Boosting Meta-Training with Base Class Information for Few-Shot Learning

TL;DR

This work proposes an end-to-end training paradigm consisting of two alternative loops that not only converges quickly but also outperforms existing baselines, indicating that information from the overall training set and the meta-learning training paradigm could mutually reinforce one another.

Abstract

Few-shot learning, a challenging task in machine learning, aims to learn a classifier adaptable to recognize new, unseen classes with limited labeled examples. Meta-learning has emerged as a prominent framework for few-shot learning.

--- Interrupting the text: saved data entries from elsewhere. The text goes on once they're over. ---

**config.mk**
```make
export PLATFORM = sky130hd
export DESIGN_NAME = input_conditioner
export DESIGN_NICKNAME = d
export VERILOG_FILES = /design/src/rtl/demoman_pkg.sv /design/src/rtl/debounce_channel.sv /design/src/rtl/input_conditioner.sv
export SDC_FILE = /design/constraint.sdc
export NUM_CORES = 1
export LEC_CHECK = 0
export ABC_AREA = 1
export BUFFER_PORTS_ARGS = -buffer_cell sky130_fd_sc_hd__buf_4
export CELL_PAD_IN_SITES_DETAIL_PLACEMENT = 0
export CELL_PAD_IN_SITES_GLOBAL_PLACEMENT = 1
export CORE_MARGIN = 2
export CORE_UTILIZATION = 40
export CTS_BUF_LIST = sky130_fd_sc_hd__clkbuf_16
export CTS_CLUSTER_DIAMETER = 60
export CTS_CLUSTER_SIZE = 8
export DETAILED_ROUTE_END_ITERATION = 12
export PLACE_DENSITY = 0.67
export SLEW_MARGIN = 20
export SYNTH_ARGS = -nofsm -noshare
export SYNTH_HDL_FRONTEND = slang
export SYNTH_HIERARCHICAL = 1
export SYNTH_SLANG_ARGS = --single-unit
```
**constraint.sdc**
```tcl
create_clock -name clk -period 1.8 [get_ports clk]
set_clock_uncertainty 0.1 [all_clocks]
set_input_delay 0.18 -clock clk [delete_from_list [all_inputs] [get_ports clk]]
set_output_delay 0.18 -clock clk [all_outputs]
set_load 0.01 [all_outputs]
```
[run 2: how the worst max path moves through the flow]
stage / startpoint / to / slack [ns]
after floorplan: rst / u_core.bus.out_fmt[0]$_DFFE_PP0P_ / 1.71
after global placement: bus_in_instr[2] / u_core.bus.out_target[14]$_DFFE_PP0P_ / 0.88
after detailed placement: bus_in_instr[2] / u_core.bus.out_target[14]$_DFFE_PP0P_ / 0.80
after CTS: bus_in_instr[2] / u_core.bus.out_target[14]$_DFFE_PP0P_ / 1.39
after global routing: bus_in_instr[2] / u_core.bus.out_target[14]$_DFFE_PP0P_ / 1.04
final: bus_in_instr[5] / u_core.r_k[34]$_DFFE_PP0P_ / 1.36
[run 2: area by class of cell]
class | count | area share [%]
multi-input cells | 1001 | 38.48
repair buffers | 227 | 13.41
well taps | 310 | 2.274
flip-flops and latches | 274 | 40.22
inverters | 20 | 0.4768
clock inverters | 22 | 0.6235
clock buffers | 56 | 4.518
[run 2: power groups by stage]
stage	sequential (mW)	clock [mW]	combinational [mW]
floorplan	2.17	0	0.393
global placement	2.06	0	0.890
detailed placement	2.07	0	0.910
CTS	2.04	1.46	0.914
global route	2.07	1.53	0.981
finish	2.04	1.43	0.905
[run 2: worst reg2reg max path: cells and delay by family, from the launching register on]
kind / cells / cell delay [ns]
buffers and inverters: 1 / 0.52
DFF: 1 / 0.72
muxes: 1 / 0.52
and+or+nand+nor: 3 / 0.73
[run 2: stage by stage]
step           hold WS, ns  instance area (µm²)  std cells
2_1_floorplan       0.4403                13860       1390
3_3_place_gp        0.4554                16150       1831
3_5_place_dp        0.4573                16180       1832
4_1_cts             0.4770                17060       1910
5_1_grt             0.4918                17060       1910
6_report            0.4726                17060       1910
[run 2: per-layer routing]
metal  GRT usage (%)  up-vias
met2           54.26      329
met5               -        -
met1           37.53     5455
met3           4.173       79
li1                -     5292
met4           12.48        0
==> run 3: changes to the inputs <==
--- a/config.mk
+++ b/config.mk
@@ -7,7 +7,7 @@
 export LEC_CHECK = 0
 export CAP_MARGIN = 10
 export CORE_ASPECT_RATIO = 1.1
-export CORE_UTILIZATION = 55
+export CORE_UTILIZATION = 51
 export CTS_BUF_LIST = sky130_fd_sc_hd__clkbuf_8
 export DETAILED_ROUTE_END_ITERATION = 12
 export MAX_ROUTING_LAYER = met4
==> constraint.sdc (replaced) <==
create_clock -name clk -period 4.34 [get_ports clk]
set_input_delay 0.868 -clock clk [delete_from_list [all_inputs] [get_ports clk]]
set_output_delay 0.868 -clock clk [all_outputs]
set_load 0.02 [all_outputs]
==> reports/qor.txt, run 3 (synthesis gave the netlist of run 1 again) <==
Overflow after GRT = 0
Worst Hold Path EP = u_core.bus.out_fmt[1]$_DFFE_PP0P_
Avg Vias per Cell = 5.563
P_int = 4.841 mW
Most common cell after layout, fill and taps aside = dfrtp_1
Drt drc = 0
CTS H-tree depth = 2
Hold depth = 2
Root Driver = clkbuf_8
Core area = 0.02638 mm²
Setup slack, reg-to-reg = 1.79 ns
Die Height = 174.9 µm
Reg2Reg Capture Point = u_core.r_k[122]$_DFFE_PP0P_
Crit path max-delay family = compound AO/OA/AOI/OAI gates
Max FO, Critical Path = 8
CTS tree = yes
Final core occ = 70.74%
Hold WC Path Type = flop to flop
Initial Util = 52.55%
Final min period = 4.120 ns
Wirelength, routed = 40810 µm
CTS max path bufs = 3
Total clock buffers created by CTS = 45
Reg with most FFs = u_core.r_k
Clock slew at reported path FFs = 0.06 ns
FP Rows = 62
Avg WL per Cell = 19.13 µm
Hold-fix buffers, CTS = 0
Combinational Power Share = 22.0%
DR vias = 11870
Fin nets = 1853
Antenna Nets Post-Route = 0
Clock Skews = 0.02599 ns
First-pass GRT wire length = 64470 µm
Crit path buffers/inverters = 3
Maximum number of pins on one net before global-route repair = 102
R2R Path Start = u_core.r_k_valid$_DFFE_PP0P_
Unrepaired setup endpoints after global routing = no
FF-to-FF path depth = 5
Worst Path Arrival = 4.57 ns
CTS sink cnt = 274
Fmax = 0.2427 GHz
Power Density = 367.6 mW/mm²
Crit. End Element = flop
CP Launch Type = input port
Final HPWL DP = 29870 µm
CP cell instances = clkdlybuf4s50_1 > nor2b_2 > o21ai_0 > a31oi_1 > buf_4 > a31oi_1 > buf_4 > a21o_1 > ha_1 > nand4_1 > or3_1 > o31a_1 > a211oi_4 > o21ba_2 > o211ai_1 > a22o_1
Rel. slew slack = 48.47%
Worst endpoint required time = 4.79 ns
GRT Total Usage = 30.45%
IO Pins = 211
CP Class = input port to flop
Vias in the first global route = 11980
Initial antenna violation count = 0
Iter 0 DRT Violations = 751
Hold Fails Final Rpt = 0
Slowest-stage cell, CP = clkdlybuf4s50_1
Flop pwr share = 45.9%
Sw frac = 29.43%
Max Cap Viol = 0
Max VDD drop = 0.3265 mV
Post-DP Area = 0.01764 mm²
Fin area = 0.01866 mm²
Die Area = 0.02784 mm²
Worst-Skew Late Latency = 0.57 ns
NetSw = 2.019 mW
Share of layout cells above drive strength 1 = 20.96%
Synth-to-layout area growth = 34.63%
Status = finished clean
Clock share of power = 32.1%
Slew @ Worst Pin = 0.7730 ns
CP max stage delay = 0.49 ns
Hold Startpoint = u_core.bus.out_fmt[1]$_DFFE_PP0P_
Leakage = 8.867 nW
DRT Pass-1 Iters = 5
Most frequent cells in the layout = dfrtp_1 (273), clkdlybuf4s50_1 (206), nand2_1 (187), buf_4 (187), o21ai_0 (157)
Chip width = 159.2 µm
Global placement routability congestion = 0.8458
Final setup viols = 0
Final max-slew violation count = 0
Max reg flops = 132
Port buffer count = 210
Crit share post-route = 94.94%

Its training framework is originally a task-level learning method, such as Model-Agnostic Meta-Learning (MAML) and Prototypical Networks. And a recently proposed training paradigm called Meta-Baseline, which consists of sequential pre-training and meta-training stages, gains state-of-the-art performance. However, as a non-end-to-end training method, indicating the meta-training stage can only begin after the completion of pre-training, Meta-Baseline suffers from higher training cost and suboptimal performance due to the inherent conflicts of the two training stages. To address these limitations, we propose an end-to-end training paradigm consisting of two alternative loops. In the outer loop, we calculate cross entropy loss on the entire training set while updating only the final linear layer. In the inner loop, we employ the original meta-learning training mode to calculate the loss and incorporate gradients from the outer loss to guide the parameter updates. This training paradigm not only converges quickly but also outperforms existing baselines, indicating that information from the overall training set and the meta-learning training paradigm could mutually reinforce one another. Moreover, being model-agnostic, our framework achieves significant performance gains, surpassing the baseline systems by approximate 1%.
Paper Structure (22 sections, 6 equations, 6 figures, 8 tables, 1 algorithm)

This paper contains 22 sections, 6 equations, 6 figures, 8 tables, 1 algorithm.

Figures (6)

  • Figure 1: Accuracy of the second stage of Meta-Baseline on the validation dataset of $mini$ImageNet along with 5-way 5-shot training process. We also re-implement primary Protypical Networks ($ProtoNets$) under the same setting.
  • Figure 2: Few-shot as well as conventional classification accuracy at the second stage of Meta-Baseline along with the training process.
  • Figure 3: The main framework of our model. In the outer loop, we calculate the classification loss of one large batch from base classes and only update the linear classifier. In the inner loop, we use the meta-learning method to calculate the loss of tasks and update the model by inner loss and outer loss. The two loops are executed alternately, with $T$ inner loops per one outer loop.
  • Figure 4: The parameter update procedures of the Meta-Baseline and our model. In Meta-Baseline, meta-training continues on the model parameters that have been converged in pre-training, as shown in (a). In contrast, our model employs an end-to-end training process as illustrated in (b). In the outer loop, we compute the classification loss for a large batch from base classes. In the inner loop, we utilize the meta-learning method to calculate task losses and update the model based on both inner and outer losses.
  • Figure 5: Accuracy of the validation set during training. (a) Accuracy of the second stage of Meta-Baseline on the validation set of $mini$ImageNet and $tiered$ImageNet along with the training process; and (b) accuracy of our Boost-MT method on the validation set of $mini$ImageNet and $tiered$ImageNet along with the training process. 5-1 denotes the 5-way 1-shot problem and 5-5 denotes the 5-way 5-shot problem.